**The problem**
Each entry needs to be repeated exactly, with nothing added or removed.

**Data extract**
## conv_top
module conv_top
#(
    parameter DATA_WIDTH  = 8,
    parameter KERNEL_SIZE = 25
)
(
    input  logic                     i_clk,
    input  logic                     i_arstn,
	input  logic                     i_arstn_perf,
	input  logic                     i_enable_count2,
    input  logic                     i_ready,
    input  logic                     i_valid,
    input  logic [KERNEL_SIZE - 1:0] i_bit_X,
    input  logic [KERNEL_SIZE - 1:0] i_bit_K,
    output logic [              1:0] o_conv,
    output logic                     o_ready,
    output logic                     o_valid,
	output logic [             31:0] o_perf_cycle_count,
	output logic [             31:0] o_perf_cycle_count2
);
    logic [3:0] s_count;
    logic s_valid_data_in;
    logic s_valid_data_out;
	logic [KERNEL_SIZE - 1:0] s_bit_X_delayed;
	logic [KERNEL_SIZE - 1:0] s_bit_K_delayed;
    logic [1:0] s_product [KERNEL_SIZE - 1:0];
    localparam N_OF_2FA = KERNEL_SIZE - 1;
    logic [N_OF_2FA - 1:0] s_carry_in;
    logic [N_OF_2FA - 1:0] s_carry_out;
    always_ff @(posedge i_clk, negedge i_arstn) begin
        if (~ i_arstn) begin
            s_bit_X_delayed <= '0;
            s_bit_K_delayed <= '0;
        end
        else if (s_valid_data_in) begin
            s_bit_X_delayed <= i_bit_X;
            s_bit_K_delayed <= i_bit_K;
        end
    end
    genvar i;
    generate
        for (i = 0; i < KERNEL_SIZE; i++) begin : serial_multipier
            serial_mul #(
                .DATA_WIDTH ( DATA_WIDTH )
            ) S_MUL0 (
                .i_clk     ( i_clk              ),
                .i_arstn   ( i_arstn            ),
                .i_valid   ( s_valid_data_in    ),
                .i_a       ( s_bit_X_delayed[i] ),
                .i_b       ( s_bit_K_delayed[i] ),
                .o_product ( s_product[i]       )
            );
        end
    endgenerate
    counter COUNT0 (
        .i_clk   ( i_clk           ),
        .i_arstn ( i_arstn         ),
        .i_valid ( s_valid_data_in ),
        .o_count ( s_count         )
    );
	assign s_valid_data_out = (s_count >= 4'd5) & (s_count <= 4'd12);
	always_ff @(posedge i_clk, negedge i_arstn_perf) begin
	    if (~ i_arstn_perf)
		    o_perf_cycle_count <= 32'b0;
  ...
clock: 6.28 ns
lec_check: 0
cap_margin: 20
core_margin: 2
core_utilization: 68
cts_cluster_diameter: 259
gpl_routability_driven: 1
max_routing_layer: met5
min_routing_layer: met1
place_density: 0.44
setup_slack_margin: -0.16
slew_margin: 0
tns_end_percent: 90
run.sh (not shown) runs the stock make flow with config.mk's settings and CLKGATE_MAP_FILE=.
The starting point finished but failed the layout checks on setup timing.
Rerun with:
--- a/flow/config.mk
+++ b/flow/config.mk
@@ -8,5 +8,6 @@
 export CAP_MARGIN = 20
-export CORE_MARGIN = 2
-export CORE_UTILIZATION = 68
+export CORE_MARGIN = 3
+export CORE_UTILIZATION = 44
 export CTS_CLUSTER_DIAMETER = 259
+export CTS_CLUSTER_SIZE = 13
 export GPL_ROUTABILITY_DRIVEN = 1
@@ -16,3 +17,3 @@
 export SETUP_SLACK_MARGIN = -0.16
-export SLEW_MARGIN = 0
+export SLEW_MARGIN = 5
 export TNS_END_PERCENT = 90
==> flow/constraint.sdc (replaced) <==
create_clock -name core_clock -period 7.24 [get_ports {i_clk}]
set_input_delay 1.4480 -clock core_clock [delete_from_list [all_inputs] [get_ports {i_clk}]]
set_output_delay 1.4480 -clock core_clock [all_outputs]
set_load 0.01 [all_outputs]
The changed run finished but fails on setup timing.
Count of clock-buffer cells in the layout falls by 46.
Non-clock buffer count falls by 57.
Register-to-register slack improved by 0.98 ns.
Die area rises by well over a third.
Worst hold slack is about the same.
Global-route usage falls by 9.2 points.
Worst setup slack improved by 0.74 ns.
Core utilization falls by 30 points.
Cell area falls slightly.
Rerun with:
==> flow/config.mk (replaced) <==
export PLATFORM = sky130hd
export DESIGN_NAME = conv_top
export DESIGN_NICKNAME = conv_top
export VERILOG_FILES = /design/flow/design.v
export SDC_FILE = /design/flow/constraint.sdc
export NUM_CORES = 4
export LEC_CHECK = 0
export CAP_MARGIN = 20
export CORE_MARGIN = 2
export CORE_UTILIZATION = 72
export CTS_CLUSTER_DIAMETER = 259
export GPL_ROUTABILITY_DRIVEN = 1
export MAX_ROUTING_LAYER = met4
export MIN_ROUTING_LAYER = met1
export PLACE_DENSITY_LB_ADDON = 0.01
export SETUP_SLACK_MARGIN = 0.71
export SLEW_MARGIN = 30
export TNS_END_PERCENT = 90
==> flow/constraint.sdc (replaced) <==
create_clock -name core_clock -period 5.09 [get_ports {i_clk}]
set_input_delay 1.0180 -clock core_clock [delete_from_list [all_inputs] [get_ports {i_clk}]]
set_output_delay 1.0180 -clock core_clock [all_outputs]
set_load 0.01 [all_outputs]
Result:
- The changed run completed and failed the layout checks on setup timing
- global-route usage went up by 13 points
- clock-buffer cell count rises by 37
- clock skew goes up by 0.011 ns
- cell area came out higher by about 2.6%
- worst setup slack is worse by 1.7 ns
- cell count goes down by about 6%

**The answer**
## conv_top
module conv_top
#(
    parameter DATA_WIDTH  = 8,
    parameter KERNEL_SIZE = 25
)
(
    input  logic                     i_clk,
    input  logic                     i_arstn,
	input  logic                     i_arstn_perf,
	input  logic                     i_enable_count2,
    input  logic                     i_ready,
    input  logic                     i_valid,
    input  logic [KERNEL_SIZE - 1:0] i_bit_X,
    input  logic [KERNEL_SIZE - 1:0] i_bit_K,
    output logic [              1:0] o_conv,
    output logic                     o_ready,
    output logic                     o_valid,
	output logic [             31:0] o_perf_cycle_count,
	output logic [             31:0] o_perf_cycle_count2
);
    logic [3:0] s_count;
    logic s_valid_data_in;
    logic s_valid_data_out;
	logic [KERNEL_SIZE - 1:0] s_bit_X_delayed;
	logic [KERNEL_SIZE - 1:0] s_bit_K_delayed;
    logic [1:0] s_product [KERNEL_SIZE - 1:0];
    localparam N_OF_2FA = KERNEL_SIZE - 1;
    logic [N_OF_2FA - 1:0] s_carry_in;
    logic [N_OF_2FA - 1:0] s_carry_out;
    always_ff @(posedge i_clk, negedge i_arstn) begin
        if (~ i_arstn) begin
            s_bit_X_delayed <= '0;
            s_bit_K_delayed <= '0;
        end
        else if (s_valid_data_in) begin
            s_bit_X_delayed <= i_bit_X;
            s_bit_K_delayed <= i_bit_K;
        end
    end
    genvar i;
    generate
        for (i = 0; i < KERNEL_SIZE; i++) begin : serial_multipier
            serial_mul #(
                .DATA_WIDTH ( DATA_WIDTH )
            ) S_MUL0 (
                .i_clk     ( i_clk              ),
                .i_arstn   ( i_arstn            ),
                .i_valid   ( s_valid_data_in    ),
                .i_a       ( s_bit_X_delayed[i] ),
                .i_b       ( s_bit_K_delayed[i] ),
                .o_product ( s_product[i]       )
            );
        end
    endgenerate
    counter COUNT0 (
        .i_clk   ( i_clk           ),
        .i_arstn ( i_arstn         ),
        .i_valid ( s_valid_data_in ),
        .o_count ( s_count         )
    );
	assign s_valid_data_out = (s_count >= 4'd5) & (s_count <= 4'd12);
	always_ff @(posedge i_clk, negedge i_arstn_perf) begin
	    if (~ i_arstn_perf)
		    o_perf_cycle_count <= 32'b0;
  ...
clock: 6.28 ns
lec_check: 0
cap_margin: 20
core_margin: 2
core_utilization: 68
cts_cluster_diameter: 259
gpl_routability_driven: 1
max_routing_layer: met5
min_routing_layer: met1
place_density: 0.44
setup_slack_margin: -0.16
slew_margin: 0
tns_end_percent: 90
run.sh (not shown) runs the stock make flow with config.mk's settings and CLKGATE_MAP_FILE=.
The starting point finished but failed the layout checks on setup timing.
Rerun with:
--- a/flow/config.mk
+++ b/flow/config.mk
@@ -8,5 +8,6 @@
 export CAP_MARGIN = 20
-export CORE_MARGIN = 2
-export CORE_UTILIZATION = 68
+export CORE_MARGIN = 3
+export CORE_UTILIZATION = 44
 export CTS_CLUSTER_DIAMETER = 259
+export CTS_CLUSTER_SIZE = 13
 export GPL_ROUTABILITY_DRIVEN = 1
@@ -16,3 +17,3 @@
 export SETUP_SLACK_MARGIN = -0.16
-export SLEW_MARGIN = 0
+export SLEW_MARGIN = 5
 export TNS_END_PERCENT = 90
==> flow/constraint.sdc (replaced) <==
create_clock -name core_clock -period 7.24 [get_ports {i_clk}]
set_input_delay 1.4480 -clock core_clock [delete_from_list [all_inputs] [get_ports {i_clk}]]
set_output_delay 1.4480 -clock core_clock [all_outputs]
set_load 0.01 [all_outputs]
The changed run finished but fails on setup timing.
Count of clock-buffer cells in the layout falls by 46.
Non-clock buffer count falls by 57.
Register-to-register slack improved by 0.98 ns.
Die area rises by well over a third.
Worst hold slack is about the same.
Global-route usage falls by 9.2 points.
Worst setup slack improved by 0.74 ns.
Core utilization falls by 30 points.
Cell area falls slightly.
Rerun with:
==> flow/config.mk (replaced) <==
export PLATFORM = sky130hd
export DESIGN_NAME = conv_top
export DESIGN_NICKNAME = conv_top
export VERILOG_FILES = /design/flow/design.v
export SDC_FILE = /design/flow/constraint.sdc
export NUM_CORES = 4
export LEC_CHECK = 0
export CAP_MARGIN = 20
export CORE_MARGIN = 2
export CORE_UTILIZATION = 72
export CTS_CLUSTER_DIAMETER = 259
export GPL_ROUTABILITY_DRIVEN = 1
export MAX_ROUTING_LAYER = met4
export MIN_ROUTING_LAYER = met1
export PLACE_DENSITY_LB_ADDON = 0.01
export SETUP_SLACK_MARGIN = 0.71
export SLEW_MARGIN = 30
export TNS_END_PERCENT = 90
==> flow/constraint.sdc (replaced) <==
create_clock -name core_clock -period 5.09 [get_ports {i_clk}]
set_input_delay 1.0180 -clock core_clock [delete_from_list [all_inputs] [get_ports {i_clk}]]
set_output_delay 1.0180 -clock core_clock [all_outputs]
set_load 0.01 [all_outputs]
Result:
- The changed run completed and failed the layout checks on setup timing
- global-route usage went up by 13 points
- clock-buffer cell count rises by 37
- clock skew goes up by 0.011 ns
- cell area came out higher by about 2.6%
- worst setup slack is worse by 1.7 ns
- cell count goes down by about 6%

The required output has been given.